§ **Task details**: In the entries below, count each line holding the word "SORTING". Answer with the total alone.

*** Block opens ***

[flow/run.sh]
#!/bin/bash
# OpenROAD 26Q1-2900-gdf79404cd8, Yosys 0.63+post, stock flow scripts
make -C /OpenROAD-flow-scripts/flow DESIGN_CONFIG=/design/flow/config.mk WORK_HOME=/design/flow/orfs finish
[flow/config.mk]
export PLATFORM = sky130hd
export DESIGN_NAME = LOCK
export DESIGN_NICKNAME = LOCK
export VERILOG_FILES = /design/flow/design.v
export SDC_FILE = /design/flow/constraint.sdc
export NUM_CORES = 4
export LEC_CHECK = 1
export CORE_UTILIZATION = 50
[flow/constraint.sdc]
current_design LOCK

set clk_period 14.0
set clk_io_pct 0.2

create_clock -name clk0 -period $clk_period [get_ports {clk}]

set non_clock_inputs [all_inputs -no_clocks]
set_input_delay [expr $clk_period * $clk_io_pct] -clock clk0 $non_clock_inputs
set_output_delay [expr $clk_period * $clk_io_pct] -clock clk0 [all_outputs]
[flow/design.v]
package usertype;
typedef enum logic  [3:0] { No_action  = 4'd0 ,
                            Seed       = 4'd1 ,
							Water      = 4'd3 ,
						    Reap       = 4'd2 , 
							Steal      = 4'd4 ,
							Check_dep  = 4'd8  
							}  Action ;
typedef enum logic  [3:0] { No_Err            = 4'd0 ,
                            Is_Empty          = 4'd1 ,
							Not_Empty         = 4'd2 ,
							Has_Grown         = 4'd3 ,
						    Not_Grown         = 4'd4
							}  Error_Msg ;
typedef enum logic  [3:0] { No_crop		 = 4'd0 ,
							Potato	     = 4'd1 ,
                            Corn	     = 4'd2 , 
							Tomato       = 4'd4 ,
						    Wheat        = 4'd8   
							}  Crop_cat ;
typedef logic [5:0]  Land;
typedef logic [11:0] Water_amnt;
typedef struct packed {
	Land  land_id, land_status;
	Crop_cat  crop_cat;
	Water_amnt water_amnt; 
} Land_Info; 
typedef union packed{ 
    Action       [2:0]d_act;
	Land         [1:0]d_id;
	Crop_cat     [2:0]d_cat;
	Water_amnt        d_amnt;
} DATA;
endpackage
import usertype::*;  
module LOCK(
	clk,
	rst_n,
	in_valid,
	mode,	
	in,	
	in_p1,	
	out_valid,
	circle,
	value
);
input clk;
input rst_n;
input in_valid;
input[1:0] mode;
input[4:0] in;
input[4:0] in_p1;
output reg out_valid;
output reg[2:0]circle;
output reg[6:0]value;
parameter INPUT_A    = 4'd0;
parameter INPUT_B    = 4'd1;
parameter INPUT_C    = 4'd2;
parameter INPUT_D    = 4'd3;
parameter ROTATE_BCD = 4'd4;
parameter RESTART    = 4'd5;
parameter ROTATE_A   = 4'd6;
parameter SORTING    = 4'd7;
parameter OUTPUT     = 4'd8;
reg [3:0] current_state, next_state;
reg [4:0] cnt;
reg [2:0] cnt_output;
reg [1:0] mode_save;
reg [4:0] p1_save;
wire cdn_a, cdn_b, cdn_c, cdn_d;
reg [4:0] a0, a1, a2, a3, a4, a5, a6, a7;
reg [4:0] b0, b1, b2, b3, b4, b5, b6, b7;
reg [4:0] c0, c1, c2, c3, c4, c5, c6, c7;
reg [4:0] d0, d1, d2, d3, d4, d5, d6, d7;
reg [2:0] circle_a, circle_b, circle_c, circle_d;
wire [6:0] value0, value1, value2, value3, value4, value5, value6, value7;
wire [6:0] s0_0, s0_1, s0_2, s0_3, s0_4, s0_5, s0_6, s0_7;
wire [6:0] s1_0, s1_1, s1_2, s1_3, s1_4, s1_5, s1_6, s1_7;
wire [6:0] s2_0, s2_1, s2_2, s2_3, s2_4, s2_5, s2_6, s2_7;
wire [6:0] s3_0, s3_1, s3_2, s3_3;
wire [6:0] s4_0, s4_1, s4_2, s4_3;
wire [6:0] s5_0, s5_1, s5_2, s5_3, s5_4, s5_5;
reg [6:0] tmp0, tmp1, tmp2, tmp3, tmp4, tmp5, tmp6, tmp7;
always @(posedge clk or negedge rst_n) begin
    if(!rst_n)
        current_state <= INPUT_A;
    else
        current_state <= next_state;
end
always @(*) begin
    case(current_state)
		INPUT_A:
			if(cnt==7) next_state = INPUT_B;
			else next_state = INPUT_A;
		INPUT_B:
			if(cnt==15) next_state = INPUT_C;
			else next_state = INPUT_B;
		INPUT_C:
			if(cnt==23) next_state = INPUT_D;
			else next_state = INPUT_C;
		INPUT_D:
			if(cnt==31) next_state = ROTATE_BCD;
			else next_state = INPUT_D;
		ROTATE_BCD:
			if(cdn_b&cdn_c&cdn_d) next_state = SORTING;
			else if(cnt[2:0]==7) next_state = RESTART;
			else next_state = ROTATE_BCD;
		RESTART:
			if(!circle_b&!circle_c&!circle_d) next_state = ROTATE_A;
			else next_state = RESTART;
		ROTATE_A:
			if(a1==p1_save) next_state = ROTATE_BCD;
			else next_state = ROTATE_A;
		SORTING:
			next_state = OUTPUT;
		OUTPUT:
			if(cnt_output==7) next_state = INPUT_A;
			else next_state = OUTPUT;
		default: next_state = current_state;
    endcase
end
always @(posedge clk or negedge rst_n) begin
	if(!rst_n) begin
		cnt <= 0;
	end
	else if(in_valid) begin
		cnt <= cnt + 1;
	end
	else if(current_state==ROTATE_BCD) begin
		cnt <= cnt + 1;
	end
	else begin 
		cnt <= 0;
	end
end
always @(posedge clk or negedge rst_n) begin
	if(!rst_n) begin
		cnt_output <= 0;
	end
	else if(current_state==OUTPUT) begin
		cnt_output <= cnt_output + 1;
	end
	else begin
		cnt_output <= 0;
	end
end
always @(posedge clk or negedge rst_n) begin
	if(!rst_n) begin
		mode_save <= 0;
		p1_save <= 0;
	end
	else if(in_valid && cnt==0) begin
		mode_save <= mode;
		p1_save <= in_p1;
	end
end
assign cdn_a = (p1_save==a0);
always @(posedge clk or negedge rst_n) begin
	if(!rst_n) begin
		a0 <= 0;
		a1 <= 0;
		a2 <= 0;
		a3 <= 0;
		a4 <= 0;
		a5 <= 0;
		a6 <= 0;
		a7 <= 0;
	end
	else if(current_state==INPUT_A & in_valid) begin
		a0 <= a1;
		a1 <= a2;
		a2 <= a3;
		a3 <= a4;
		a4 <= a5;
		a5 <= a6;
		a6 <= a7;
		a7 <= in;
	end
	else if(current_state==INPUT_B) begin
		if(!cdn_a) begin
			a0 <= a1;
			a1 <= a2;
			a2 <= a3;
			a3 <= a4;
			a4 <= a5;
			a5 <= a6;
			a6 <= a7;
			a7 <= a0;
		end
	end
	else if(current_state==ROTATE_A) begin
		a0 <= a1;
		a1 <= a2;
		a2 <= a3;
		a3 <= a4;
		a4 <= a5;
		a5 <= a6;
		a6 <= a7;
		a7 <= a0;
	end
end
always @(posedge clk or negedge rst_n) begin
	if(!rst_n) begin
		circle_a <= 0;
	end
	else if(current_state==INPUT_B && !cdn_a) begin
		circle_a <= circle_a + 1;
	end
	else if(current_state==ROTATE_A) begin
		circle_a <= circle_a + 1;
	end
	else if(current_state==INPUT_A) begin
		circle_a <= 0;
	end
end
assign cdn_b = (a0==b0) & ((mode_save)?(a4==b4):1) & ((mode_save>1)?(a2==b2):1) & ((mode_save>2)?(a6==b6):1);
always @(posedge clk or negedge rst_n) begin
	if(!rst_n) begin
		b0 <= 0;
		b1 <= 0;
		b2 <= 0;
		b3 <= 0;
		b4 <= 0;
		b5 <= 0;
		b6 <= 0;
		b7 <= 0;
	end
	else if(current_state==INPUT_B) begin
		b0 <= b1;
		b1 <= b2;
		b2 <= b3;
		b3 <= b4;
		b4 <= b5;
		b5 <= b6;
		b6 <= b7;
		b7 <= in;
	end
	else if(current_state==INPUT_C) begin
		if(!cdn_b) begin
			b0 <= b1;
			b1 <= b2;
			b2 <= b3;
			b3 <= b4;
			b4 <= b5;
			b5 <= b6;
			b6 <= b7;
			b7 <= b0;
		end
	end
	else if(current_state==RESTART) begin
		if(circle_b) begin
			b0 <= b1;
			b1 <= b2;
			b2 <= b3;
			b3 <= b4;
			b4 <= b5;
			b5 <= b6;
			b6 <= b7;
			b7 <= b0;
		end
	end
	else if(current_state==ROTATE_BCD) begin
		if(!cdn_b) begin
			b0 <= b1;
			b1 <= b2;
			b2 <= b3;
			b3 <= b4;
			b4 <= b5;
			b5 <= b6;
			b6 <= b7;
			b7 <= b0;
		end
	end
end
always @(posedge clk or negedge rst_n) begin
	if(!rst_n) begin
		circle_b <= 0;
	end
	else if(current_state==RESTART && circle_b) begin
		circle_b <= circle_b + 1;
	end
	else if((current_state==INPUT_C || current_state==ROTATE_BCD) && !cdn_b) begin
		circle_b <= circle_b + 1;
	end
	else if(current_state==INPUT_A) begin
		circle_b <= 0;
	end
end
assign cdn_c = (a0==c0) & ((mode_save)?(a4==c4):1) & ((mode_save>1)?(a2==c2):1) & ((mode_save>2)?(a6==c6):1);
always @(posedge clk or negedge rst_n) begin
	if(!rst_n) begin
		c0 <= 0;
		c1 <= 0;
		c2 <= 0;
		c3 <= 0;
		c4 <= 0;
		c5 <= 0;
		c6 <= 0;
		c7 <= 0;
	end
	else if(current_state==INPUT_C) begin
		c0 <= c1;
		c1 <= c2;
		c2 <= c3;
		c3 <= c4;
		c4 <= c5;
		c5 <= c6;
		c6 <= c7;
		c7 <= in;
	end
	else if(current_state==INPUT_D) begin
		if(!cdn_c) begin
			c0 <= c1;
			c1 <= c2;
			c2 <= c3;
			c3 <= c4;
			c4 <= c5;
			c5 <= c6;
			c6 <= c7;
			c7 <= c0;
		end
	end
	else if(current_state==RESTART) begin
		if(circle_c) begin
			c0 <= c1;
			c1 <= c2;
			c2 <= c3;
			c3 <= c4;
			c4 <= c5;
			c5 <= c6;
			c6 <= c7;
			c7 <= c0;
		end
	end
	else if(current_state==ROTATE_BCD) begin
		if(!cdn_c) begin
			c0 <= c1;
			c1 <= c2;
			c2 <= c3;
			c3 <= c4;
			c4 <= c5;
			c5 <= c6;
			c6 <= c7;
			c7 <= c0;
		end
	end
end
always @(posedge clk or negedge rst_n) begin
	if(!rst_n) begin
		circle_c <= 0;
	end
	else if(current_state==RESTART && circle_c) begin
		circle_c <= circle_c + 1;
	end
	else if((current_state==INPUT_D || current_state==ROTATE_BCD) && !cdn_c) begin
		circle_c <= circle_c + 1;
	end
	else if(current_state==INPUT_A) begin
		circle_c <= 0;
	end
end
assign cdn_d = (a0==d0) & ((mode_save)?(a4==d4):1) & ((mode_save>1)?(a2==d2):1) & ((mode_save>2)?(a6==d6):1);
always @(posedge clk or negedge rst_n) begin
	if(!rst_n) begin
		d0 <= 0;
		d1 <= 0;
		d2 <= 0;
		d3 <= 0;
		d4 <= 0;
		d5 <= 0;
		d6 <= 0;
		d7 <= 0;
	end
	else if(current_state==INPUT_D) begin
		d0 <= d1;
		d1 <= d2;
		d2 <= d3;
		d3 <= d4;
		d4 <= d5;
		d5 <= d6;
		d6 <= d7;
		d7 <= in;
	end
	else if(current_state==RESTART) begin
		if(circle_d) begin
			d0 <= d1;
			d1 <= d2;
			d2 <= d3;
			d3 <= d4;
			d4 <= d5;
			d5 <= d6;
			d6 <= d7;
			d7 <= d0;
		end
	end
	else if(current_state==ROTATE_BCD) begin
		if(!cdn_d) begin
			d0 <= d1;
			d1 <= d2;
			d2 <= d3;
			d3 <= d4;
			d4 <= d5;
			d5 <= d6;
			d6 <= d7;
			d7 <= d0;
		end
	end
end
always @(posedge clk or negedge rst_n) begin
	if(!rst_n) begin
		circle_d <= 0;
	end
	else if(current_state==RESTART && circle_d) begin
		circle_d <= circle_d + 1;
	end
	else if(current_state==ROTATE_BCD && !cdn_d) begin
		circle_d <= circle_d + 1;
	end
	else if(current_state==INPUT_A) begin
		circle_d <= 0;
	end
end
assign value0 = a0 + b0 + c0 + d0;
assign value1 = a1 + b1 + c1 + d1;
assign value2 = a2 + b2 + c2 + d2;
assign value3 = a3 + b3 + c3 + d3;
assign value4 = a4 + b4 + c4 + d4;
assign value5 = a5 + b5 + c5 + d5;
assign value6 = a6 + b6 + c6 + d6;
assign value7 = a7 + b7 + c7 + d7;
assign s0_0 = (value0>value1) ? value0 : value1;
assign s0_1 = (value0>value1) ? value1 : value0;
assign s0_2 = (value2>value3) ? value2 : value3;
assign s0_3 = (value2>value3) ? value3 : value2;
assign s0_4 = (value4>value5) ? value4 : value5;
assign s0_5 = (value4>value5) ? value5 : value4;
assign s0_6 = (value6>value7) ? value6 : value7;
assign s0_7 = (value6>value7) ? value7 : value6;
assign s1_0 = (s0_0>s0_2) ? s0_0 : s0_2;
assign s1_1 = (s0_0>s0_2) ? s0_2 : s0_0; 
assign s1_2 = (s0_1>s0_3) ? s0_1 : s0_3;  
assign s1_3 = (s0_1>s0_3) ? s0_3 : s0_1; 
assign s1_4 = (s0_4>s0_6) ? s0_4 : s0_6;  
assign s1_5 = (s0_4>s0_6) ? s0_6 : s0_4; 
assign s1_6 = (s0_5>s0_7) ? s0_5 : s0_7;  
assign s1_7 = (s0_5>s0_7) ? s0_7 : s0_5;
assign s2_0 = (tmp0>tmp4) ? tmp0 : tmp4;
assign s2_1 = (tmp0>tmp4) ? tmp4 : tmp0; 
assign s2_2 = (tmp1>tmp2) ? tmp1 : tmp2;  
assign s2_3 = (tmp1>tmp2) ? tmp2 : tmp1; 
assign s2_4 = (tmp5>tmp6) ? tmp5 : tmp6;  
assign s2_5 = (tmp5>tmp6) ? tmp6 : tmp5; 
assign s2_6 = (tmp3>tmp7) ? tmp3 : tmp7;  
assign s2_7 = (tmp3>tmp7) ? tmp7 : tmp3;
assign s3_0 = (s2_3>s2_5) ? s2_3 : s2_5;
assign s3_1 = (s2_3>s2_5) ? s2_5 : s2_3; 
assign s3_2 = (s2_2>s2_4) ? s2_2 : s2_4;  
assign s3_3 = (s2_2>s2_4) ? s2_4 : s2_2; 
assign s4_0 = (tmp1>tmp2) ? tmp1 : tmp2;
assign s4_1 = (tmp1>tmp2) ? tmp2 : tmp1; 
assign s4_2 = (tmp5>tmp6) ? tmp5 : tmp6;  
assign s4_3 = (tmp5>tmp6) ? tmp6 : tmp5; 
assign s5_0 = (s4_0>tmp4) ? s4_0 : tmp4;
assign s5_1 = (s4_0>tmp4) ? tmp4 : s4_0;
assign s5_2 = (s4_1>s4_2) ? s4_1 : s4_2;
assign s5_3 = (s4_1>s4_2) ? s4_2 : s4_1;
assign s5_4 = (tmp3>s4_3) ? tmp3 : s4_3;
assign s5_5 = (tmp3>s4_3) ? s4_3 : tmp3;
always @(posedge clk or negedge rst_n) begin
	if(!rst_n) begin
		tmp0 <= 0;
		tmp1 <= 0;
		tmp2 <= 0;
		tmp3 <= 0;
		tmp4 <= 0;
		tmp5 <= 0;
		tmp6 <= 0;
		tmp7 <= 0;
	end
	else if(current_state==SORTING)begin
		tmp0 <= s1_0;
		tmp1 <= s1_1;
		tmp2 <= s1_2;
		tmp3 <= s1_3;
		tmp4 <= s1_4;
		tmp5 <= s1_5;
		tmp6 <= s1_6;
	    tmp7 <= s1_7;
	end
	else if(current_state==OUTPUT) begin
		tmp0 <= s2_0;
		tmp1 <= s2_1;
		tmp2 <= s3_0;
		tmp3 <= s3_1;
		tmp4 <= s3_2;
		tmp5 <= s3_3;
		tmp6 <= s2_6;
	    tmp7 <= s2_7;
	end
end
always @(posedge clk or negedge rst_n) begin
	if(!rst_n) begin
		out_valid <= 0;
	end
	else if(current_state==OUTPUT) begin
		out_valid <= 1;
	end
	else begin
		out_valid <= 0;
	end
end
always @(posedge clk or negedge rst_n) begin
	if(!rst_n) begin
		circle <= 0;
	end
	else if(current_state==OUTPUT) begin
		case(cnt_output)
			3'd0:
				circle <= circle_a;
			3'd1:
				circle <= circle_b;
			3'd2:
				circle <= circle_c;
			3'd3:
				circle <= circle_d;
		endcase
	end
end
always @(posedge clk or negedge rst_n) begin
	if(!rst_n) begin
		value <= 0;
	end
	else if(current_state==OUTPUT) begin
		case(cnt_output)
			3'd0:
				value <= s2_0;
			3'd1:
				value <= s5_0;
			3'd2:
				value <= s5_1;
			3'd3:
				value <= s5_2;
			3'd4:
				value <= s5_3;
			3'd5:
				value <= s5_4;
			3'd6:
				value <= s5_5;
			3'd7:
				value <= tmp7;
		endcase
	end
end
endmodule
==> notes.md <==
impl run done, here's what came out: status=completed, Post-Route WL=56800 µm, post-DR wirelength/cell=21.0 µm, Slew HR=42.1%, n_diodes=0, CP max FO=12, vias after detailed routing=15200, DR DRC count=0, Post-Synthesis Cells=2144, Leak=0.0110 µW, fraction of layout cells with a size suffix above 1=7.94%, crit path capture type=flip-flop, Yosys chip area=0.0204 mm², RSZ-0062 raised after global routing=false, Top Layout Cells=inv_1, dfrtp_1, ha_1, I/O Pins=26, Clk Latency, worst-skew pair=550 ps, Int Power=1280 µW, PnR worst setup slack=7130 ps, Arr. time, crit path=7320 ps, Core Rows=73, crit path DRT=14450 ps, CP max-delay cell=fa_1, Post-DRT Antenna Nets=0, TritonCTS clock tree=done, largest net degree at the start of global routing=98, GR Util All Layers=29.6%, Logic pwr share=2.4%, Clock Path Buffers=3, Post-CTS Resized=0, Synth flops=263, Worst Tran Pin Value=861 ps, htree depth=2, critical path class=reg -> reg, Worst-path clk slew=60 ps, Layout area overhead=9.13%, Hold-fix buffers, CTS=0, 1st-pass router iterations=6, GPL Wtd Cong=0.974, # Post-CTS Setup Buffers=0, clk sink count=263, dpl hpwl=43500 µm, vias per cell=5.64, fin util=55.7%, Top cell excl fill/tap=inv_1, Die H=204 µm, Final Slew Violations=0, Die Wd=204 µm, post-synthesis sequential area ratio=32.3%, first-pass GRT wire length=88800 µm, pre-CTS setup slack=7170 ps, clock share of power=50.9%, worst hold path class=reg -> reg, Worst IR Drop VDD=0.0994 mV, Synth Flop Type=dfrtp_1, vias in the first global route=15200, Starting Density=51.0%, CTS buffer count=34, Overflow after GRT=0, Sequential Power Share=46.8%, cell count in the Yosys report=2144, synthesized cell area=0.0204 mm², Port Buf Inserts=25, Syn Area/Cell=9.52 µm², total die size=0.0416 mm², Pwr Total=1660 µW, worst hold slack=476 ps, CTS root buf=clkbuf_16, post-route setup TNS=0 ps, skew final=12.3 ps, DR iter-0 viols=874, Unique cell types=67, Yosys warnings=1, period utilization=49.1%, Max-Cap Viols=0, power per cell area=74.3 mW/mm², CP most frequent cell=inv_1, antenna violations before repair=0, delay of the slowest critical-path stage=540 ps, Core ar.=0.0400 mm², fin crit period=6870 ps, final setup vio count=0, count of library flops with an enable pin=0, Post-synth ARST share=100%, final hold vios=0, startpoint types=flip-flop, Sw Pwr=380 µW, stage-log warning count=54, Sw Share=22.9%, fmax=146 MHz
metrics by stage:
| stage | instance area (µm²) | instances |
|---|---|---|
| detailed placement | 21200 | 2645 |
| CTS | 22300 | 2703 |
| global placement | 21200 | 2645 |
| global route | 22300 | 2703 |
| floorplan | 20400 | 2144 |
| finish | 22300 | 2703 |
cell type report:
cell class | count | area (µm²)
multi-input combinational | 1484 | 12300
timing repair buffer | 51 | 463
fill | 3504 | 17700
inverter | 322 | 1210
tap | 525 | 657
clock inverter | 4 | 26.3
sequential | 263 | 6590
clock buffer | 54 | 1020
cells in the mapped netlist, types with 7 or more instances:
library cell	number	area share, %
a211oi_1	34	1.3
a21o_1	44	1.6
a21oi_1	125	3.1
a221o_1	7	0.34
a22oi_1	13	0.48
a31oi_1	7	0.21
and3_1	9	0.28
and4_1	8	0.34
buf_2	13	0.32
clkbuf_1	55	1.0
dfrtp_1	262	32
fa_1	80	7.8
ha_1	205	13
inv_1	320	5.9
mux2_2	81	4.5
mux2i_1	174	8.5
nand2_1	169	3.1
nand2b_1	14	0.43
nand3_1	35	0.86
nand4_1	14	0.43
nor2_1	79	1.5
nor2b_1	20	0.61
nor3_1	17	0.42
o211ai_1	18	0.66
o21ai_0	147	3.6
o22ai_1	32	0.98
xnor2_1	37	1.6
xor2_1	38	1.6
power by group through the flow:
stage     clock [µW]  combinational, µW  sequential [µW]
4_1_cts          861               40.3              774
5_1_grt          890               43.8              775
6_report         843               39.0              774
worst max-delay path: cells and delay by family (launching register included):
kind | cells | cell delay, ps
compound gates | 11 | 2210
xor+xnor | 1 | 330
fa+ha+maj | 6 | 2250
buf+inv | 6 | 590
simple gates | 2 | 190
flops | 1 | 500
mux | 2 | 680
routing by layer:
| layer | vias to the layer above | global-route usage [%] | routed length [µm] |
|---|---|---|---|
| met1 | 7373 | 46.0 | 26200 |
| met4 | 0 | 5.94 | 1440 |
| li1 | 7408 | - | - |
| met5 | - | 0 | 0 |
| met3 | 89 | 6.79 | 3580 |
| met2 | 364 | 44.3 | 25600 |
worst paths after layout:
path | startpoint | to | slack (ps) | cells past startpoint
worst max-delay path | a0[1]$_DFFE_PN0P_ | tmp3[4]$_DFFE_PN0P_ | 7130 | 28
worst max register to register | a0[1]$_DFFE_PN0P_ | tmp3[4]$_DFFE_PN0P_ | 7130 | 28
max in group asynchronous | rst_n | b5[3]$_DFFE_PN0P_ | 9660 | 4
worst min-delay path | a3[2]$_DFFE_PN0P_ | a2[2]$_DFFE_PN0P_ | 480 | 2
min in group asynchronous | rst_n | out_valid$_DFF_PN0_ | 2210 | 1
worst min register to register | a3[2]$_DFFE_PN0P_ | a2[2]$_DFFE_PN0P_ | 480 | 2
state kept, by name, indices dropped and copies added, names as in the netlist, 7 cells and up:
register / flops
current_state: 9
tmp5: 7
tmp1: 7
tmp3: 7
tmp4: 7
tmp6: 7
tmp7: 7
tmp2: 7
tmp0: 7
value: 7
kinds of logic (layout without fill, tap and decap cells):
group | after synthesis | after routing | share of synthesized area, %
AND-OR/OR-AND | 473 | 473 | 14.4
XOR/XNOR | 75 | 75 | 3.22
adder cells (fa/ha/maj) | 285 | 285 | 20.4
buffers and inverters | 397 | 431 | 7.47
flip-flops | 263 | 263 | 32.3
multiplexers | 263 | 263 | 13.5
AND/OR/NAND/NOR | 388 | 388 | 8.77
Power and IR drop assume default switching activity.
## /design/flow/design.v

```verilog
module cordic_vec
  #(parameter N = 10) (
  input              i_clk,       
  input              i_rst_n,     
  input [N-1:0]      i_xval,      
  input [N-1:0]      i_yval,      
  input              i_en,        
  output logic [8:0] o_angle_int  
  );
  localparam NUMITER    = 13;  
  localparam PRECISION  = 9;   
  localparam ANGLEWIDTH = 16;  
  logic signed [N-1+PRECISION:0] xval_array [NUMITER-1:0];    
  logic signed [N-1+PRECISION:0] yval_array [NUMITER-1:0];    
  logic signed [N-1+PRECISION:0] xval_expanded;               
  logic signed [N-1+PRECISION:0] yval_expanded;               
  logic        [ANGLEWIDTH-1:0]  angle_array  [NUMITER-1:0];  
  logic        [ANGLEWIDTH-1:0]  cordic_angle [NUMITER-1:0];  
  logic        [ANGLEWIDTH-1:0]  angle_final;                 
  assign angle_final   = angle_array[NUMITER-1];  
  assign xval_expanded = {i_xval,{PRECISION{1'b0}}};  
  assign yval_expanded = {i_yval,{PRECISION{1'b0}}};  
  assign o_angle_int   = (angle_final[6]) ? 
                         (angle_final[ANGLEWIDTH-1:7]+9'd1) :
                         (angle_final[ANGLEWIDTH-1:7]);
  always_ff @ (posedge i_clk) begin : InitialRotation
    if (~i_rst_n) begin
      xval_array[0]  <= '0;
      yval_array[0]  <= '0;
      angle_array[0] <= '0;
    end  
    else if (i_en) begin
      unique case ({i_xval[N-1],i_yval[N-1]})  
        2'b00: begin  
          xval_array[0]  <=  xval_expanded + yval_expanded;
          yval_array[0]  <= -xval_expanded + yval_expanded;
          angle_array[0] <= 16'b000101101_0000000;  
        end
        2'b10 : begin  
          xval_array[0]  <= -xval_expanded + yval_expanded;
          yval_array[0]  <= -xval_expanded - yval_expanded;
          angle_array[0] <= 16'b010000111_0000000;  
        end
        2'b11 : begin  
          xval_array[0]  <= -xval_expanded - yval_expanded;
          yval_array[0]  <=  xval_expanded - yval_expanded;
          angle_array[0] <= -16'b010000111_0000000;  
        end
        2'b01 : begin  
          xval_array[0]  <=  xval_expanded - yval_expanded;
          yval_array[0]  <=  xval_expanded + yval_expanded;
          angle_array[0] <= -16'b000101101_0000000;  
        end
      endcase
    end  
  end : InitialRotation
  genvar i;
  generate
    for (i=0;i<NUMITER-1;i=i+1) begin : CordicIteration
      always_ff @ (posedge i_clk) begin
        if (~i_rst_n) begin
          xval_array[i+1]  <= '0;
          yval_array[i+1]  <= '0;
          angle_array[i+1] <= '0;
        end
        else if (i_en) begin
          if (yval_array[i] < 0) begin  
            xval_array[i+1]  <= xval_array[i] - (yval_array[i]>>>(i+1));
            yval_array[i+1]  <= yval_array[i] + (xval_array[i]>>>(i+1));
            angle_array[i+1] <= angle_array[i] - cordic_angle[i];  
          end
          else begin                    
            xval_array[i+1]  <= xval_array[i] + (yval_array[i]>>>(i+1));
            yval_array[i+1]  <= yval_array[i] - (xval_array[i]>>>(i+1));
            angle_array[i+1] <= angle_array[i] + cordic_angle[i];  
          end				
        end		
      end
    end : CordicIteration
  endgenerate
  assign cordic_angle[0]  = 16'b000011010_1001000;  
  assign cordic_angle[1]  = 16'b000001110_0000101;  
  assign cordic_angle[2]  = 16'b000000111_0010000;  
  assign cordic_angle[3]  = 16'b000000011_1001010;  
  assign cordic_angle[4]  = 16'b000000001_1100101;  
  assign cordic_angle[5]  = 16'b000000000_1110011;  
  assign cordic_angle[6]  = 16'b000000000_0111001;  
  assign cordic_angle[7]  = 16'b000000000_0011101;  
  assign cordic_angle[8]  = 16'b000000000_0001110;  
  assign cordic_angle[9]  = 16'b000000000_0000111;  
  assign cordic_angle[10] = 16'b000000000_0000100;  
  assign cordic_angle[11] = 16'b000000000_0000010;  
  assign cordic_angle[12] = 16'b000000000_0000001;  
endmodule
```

*** Block closes ***

§ **Result**: 4